Task directions: Repeat exactly the lines below that lie between the line with "[synth_timing]" and the line with "# A chain may", counting both of those lines as part of the answer.
======== Record set
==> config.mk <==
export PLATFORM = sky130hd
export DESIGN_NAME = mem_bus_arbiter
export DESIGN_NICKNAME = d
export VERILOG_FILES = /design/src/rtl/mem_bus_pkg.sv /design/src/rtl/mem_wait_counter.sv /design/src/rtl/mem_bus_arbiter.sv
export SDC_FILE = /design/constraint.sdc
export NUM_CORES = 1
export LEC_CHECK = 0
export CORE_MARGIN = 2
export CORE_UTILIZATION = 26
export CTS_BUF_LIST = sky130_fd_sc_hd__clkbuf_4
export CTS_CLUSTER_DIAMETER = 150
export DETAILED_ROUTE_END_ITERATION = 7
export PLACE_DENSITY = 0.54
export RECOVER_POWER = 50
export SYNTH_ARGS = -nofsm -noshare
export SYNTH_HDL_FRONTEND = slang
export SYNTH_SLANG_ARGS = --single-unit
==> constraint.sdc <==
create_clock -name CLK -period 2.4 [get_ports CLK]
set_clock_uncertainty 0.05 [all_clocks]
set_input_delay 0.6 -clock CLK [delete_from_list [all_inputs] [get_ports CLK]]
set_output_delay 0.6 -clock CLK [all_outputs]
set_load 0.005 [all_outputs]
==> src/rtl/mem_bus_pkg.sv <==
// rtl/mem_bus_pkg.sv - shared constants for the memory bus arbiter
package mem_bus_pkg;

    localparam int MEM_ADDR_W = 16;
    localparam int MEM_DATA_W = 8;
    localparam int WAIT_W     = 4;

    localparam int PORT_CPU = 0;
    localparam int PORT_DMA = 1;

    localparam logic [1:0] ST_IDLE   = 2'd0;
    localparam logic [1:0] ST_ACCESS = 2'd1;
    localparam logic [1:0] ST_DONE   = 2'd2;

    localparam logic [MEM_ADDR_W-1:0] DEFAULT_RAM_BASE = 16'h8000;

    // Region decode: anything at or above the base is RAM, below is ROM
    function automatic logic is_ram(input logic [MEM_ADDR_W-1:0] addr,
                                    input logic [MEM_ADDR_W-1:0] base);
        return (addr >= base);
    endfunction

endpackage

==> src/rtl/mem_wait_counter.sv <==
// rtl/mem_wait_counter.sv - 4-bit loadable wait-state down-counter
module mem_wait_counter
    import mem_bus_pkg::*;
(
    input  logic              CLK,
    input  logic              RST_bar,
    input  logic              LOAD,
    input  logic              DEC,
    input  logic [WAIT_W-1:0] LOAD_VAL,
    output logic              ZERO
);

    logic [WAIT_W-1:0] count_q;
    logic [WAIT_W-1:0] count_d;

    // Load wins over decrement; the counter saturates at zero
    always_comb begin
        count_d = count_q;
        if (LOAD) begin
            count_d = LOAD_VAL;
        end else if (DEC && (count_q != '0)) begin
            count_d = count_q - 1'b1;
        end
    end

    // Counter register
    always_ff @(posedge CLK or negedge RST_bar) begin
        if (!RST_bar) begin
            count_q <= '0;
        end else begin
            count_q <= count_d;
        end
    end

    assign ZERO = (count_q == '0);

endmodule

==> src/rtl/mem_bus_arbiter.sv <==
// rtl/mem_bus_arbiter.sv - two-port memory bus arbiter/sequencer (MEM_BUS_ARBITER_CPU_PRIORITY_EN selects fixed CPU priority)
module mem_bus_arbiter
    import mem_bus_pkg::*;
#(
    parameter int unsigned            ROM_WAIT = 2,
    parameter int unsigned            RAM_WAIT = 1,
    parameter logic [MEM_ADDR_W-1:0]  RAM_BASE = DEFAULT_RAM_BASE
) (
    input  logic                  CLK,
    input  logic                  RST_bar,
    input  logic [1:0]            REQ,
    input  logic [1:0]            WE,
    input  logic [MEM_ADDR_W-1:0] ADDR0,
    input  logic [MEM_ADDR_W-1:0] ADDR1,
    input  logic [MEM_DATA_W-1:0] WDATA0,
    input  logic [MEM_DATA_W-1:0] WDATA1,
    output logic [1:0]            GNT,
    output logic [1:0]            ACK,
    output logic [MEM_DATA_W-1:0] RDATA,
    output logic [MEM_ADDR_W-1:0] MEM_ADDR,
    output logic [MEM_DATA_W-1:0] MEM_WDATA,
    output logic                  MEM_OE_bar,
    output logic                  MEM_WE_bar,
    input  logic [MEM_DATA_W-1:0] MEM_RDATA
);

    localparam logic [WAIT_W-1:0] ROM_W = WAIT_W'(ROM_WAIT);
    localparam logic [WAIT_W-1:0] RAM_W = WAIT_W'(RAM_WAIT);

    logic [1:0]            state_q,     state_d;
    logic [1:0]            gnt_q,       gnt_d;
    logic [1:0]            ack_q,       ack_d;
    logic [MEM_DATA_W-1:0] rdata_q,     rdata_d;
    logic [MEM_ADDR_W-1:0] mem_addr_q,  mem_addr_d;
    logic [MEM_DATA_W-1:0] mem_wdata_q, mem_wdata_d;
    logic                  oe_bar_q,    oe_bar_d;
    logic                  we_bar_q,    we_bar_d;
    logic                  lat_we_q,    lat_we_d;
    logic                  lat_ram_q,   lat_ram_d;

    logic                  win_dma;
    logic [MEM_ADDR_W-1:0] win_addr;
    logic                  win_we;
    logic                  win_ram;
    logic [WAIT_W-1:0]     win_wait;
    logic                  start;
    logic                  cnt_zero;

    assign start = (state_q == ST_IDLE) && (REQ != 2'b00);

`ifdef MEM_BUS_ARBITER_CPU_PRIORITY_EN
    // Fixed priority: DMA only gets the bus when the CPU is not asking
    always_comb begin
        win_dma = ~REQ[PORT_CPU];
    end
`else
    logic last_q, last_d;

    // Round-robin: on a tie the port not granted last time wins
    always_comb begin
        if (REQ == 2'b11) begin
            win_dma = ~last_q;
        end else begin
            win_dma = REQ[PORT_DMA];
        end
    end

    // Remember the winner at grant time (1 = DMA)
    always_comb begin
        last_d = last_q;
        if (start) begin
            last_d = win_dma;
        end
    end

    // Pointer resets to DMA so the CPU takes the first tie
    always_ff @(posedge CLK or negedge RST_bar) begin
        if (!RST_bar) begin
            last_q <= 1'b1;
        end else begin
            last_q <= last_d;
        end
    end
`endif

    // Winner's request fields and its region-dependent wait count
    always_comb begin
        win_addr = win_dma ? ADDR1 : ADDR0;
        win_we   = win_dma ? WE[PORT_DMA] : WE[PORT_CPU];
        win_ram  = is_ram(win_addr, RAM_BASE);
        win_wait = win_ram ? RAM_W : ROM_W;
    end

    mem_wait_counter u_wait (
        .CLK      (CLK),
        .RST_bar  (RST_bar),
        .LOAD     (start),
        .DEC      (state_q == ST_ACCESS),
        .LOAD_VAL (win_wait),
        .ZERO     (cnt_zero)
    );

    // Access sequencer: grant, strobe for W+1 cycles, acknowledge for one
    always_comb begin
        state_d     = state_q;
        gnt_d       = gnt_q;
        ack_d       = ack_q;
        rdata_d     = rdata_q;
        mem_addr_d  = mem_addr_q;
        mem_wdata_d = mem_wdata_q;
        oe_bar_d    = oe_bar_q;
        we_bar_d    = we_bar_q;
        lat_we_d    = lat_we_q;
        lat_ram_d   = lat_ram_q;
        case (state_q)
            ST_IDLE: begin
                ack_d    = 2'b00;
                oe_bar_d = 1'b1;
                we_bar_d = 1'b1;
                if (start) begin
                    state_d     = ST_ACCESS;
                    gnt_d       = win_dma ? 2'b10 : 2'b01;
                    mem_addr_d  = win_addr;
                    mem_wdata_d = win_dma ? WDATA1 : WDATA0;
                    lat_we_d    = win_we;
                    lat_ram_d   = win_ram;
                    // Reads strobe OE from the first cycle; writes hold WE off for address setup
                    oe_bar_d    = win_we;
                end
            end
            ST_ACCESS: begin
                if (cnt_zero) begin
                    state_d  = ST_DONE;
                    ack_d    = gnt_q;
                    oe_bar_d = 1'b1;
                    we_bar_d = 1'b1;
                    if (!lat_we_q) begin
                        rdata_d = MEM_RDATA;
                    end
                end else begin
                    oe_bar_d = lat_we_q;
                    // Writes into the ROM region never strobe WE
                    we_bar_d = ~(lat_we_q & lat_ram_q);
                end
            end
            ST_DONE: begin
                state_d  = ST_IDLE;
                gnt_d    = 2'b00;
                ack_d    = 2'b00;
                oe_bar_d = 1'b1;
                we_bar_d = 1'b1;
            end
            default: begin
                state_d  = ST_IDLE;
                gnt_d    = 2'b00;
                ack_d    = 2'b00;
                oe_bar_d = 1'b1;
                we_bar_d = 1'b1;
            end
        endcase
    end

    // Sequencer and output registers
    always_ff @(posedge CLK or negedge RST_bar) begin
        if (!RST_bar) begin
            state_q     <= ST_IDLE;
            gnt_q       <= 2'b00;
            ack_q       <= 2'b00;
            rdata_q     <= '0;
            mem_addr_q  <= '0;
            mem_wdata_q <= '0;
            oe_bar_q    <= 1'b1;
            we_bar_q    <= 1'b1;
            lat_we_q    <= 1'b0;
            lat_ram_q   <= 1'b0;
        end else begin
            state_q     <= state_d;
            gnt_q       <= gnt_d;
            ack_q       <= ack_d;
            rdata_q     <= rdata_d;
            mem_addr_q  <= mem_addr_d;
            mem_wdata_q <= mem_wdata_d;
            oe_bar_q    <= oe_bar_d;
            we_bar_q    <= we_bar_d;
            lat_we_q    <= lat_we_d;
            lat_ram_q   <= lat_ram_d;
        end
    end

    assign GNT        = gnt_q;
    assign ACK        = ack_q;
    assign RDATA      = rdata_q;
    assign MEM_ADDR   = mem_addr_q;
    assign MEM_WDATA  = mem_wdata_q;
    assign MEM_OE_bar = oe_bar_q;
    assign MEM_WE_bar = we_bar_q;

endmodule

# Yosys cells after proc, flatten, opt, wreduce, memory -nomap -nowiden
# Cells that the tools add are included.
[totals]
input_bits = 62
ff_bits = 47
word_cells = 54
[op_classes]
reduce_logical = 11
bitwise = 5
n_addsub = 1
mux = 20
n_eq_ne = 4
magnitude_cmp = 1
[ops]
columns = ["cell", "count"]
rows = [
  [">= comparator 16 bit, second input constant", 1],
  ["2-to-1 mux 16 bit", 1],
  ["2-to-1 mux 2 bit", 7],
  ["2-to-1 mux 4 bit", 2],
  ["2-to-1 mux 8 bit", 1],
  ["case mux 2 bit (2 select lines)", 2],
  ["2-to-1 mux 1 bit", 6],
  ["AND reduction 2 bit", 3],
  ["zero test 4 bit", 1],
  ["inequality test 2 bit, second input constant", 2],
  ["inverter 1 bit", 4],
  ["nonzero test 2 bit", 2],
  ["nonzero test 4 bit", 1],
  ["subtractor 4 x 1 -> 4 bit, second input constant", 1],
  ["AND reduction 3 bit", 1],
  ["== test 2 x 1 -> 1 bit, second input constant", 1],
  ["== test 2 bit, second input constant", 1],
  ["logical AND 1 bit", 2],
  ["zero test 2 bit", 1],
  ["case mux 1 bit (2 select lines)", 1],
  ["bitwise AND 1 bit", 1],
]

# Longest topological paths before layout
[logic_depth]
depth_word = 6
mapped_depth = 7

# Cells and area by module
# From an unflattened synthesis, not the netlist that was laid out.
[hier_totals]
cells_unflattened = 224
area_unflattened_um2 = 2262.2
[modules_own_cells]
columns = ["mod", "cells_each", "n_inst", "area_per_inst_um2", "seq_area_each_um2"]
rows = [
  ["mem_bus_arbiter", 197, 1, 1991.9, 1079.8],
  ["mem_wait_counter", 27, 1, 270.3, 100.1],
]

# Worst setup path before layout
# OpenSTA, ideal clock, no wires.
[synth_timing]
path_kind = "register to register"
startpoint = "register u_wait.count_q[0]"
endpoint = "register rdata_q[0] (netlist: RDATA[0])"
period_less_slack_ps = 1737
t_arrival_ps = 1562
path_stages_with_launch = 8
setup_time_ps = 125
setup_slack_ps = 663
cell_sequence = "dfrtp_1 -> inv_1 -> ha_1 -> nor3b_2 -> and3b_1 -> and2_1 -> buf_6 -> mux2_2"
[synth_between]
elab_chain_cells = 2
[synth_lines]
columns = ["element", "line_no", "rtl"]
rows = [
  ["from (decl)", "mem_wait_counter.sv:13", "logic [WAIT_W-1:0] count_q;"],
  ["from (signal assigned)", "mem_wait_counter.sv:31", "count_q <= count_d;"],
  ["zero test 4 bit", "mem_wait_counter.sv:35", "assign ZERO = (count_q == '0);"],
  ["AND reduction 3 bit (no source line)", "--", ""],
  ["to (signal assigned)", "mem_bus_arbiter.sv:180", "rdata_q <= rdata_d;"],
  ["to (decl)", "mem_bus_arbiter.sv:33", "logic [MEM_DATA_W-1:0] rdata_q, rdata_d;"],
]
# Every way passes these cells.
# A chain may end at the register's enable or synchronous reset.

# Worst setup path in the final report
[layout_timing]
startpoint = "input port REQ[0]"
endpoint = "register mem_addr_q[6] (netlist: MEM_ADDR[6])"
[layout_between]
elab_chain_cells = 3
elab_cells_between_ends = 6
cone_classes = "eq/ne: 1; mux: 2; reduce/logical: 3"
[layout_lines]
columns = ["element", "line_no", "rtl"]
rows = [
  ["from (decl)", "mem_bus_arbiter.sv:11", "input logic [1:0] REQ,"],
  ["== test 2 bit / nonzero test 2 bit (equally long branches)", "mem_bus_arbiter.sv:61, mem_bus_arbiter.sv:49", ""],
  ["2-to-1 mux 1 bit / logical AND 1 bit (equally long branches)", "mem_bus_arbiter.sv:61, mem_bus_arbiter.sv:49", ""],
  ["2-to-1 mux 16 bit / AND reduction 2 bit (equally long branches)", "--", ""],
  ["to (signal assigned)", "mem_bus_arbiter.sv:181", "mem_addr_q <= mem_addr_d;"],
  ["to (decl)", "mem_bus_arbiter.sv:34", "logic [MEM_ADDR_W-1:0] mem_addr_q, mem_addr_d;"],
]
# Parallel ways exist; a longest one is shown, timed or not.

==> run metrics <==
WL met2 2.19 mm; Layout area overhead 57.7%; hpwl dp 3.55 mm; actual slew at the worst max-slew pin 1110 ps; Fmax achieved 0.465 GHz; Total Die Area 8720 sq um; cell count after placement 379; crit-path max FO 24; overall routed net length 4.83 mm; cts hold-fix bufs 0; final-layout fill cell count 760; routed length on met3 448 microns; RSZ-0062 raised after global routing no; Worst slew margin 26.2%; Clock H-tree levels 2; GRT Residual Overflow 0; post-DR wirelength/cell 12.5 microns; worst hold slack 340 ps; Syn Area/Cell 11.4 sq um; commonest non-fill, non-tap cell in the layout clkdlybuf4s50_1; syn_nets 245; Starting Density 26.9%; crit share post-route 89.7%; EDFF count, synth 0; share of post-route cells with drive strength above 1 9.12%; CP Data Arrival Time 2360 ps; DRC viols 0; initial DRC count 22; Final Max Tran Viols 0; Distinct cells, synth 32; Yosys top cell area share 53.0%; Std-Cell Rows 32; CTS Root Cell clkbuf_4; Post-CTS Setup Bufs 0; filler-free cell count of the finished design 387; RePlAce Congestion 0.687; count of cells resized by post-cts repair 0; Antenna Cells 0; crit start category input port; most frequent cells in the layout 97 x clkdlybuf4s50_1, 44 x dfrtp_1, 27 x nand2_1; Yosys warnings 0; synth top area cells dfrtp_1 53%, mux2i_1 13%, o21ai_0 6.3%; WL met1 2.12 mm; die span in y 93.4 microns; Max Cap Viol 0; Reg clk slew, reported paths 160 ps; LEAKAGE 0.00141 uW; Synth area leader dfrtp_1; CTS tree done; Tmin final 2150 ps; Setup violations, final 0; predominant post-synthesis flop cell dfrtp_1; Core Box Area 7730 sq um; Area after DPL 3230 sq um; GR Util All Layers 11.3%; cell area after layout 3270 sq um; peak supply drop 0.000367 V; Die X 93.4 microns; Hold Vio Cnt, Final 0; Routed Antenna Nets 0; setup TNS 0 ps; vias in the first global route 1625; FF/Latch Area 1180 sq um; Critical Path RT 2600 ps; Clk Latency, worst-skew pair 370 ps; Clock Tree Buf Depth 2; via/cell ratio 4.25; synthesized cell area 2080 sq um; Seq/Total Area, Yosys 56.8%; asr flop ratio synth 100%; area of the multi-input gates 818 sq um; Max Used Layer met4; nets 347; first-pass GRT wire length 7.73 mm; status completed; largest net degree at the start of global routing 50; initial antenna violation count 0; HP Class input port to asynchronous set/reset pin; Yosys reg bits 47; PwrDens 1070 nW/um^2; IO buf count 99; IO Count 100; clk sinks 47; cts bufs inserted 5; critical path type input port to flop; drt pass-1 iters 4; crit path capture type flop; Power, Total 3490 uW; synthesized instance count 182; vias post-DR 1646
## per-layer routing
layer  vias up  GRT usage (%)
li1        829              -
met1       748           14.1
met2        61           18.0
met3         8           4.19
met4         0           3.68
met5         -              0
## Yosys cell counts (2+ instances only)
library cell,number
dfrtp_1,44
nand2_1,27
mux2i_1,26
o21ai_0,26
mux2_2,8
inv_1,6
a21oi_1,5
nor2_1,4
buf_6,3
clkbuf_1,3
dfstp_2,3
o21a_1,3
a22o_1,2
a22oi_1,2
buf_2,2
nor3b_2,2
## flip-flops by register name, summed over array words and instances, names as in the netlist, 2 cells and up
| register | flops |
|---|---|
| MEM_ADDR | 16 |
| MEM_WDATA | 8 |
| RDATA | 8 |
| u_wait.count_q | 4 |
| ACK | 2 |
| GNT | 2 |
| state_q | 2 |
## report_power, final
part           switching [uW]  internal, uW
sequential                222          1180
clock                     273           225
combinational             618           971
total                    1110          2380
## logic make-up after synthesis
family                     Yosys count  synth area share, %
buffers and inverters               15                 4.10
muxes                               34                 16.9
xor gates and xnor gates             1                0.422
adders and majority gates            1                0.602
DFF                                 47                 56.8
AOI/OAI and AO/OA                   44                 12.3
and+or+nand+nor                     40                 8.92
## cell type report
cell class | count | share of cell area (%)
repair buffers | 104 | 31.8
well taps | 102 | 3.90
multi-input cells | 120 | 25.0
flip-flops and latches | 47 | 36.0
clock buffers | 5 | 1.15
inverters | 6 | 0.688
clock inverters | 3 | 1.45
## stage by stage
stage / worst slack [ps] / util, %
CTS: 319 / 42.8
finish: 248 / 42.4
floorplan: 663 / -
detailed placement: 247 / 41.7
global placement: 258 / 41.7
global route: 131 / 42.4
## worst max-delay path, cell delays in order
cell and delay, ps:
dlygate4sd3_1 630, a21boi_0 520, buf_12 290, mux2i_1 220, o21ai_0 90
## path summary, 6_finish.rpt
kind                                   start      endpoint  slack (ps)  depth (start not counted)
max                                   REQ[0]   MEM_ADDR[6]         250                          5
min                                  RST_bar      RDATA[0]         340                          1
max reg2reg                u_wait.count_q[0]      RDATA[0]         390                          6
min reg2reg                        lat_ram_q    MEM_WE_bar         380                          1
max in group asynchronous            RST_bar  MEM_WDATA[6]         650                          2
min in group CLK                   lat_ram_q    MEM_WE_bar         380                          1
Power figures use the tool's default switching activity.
================
======== Record set
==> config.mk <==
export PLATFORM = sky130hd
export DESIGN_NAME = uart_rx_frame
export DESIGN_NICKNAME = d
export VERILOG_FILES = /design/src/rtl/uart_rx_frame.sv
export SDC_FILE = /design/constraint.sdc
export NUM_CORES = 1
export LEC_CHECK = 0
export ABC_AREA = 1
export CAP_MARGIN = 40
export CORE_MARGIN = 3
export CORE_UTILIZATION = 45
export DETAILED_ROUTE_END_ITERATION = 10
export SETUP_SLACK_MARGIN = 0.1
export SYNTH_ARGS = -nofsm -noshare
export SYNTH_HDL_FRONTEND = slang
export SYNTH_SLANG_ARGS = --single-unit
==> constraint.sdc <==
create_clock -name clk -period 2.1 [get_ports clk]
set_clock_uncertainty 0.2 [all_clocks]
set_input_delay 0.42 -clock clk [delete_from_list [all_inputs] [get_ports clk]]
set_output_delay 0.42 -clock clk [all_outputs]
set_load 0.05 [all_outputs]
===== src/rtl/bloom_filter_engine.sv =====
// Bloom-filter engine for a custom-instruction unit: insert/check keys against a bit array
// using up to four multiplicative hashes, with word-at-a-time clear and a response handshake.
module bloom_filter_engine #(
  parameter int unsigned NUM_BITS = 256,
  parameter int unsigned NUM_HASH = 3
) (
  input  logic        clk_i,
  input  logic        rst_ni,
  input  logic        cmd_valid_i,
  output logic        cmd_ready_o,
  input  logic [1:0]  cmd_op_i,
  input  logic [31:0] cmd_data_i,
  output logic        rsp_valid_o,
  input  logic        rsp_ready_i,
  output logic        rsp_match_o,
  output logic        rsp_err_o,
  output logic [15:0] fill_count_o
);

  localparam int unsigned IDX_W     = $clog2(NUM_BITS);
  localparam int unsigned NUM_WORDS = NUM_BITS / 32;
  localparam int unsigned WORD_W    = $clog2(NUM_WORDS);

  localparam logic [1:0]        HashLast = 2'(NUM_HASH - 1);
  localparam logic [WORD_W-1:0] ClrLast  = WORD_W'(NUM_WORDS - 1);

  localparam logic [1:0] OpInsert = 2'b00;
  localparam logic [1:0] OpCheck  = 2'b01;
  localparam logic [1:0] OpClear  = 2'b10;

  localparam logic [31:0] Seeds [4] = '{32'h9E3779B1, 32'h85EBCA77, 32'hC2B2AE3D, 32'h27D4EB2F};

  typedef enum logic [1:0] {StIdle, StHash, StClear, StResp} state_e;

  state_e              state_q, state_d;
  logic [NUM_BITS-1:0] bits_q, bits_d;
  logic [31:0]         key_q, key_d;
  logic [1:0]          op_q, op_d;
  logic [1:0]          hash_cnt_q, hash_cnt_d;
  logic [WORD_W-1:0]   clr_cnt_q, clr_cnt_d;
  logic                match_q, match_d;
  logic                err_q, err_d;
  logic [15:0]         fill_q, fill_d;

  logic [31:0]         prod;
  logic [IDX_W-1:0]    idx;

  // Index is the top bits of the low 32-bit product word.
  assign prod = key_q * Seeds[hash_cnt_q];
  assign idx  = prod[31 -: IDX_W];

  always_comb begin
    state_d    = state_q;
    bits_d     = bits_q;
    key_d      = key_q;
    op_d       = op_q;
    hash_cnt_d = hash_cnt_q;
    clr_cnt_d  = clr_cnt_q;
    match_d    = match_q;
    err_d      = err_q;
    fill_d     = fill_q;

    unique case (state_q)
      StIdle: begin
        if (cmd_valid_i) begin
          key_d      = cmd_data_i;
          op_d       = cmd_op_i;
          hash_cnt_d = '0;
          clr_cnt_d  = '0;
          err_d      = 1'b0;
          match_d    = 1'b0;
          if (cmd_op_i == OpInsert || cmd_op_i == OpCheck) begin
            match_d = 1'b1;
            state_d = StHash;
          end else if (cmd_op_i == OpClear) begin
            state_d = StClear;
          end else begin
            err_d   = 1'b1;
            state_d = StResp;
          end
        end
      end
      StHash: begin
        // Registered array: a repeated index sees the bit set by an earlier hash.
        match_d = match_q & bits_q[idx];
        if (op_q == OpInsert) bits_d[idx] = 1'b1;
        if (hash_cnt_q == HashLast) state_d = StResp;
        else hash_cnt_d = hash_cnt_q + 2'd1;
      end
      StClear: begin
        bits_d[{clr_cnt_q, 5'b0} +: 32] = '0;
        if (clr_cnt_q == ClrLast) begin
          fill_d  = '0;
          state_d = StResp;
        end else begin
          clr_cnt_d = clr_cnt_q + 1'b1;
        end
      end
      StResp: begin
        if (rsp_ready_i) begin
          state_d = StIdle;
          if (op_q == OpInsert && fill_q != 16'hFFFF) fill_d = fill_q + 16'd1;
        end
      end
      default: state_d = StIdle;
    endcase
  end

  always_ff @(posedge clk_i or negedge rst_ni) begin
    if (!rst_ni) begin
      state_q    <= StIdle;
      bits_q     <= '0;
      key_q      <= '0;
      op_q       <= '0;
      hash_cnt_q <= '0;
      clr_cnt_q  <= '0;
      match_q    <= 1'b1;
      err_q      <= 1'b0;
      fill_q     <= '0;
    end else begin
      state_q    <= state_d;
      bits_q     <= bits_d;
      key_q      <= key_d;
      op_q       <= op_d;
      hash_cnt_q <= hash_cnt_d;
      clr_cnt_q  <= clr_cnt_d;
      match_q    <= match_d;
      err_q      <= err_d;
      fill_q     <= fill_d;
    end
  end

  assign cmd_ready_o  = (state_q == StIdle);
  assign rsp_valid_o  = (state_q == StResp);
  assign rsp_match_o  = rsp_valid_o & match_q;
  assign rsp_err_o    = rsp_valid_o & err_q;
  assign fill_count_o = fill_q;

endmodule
================
Answer below:
[synth_timing]
path_kind = "register to register"
startpoint = "register u_wait.count_q[0]"
endpoint = "register rdata_q[0] (netlist: RDATA[0])"
period_less_slack_ps = 1737
t_arrival_ps = 1562
path_stages_with_launch = 8
setup_time_ps = 125
setup_slack_ps = 663
cell_sequence = "dfrtp_1 -> inv_1 -> ha_1 -> nor3b_2 -> and3b_1 -> and2_1 -> buf_6 -> mux2_2"
[synth_between]
elab_chain_cells = 2
[synth_lines]
columns = ["element", "line_no", "rtl"]
rows = [
  ["from (decl)", "mem_wait_counter.sv:13", "logic [WAIT_W-1:0] count_q;"],
  ["from (signal assigned)", "mem_wait_counter.sv:31", "count_q <= count_d;"],
  ["zero test 4 bit", "mem_wait_counter.sv:35", "assign ZERO = (count_q == '0);"],
  ["AND reduction 3 bit (no source line)", "--", ""],
  ["to (signal assigned)", "mem_bus_arbiter.sv:180", "rdata_q <= rdata_d;"],
  ["to (decl)", "mem_bus_arbiter.sv:33", "logic [MEM_DATA_W-1:0] rdata_q, rdata_d;"],
]
# Every way passes these cells.
# A chain may end at the register's enable or synchronous reset.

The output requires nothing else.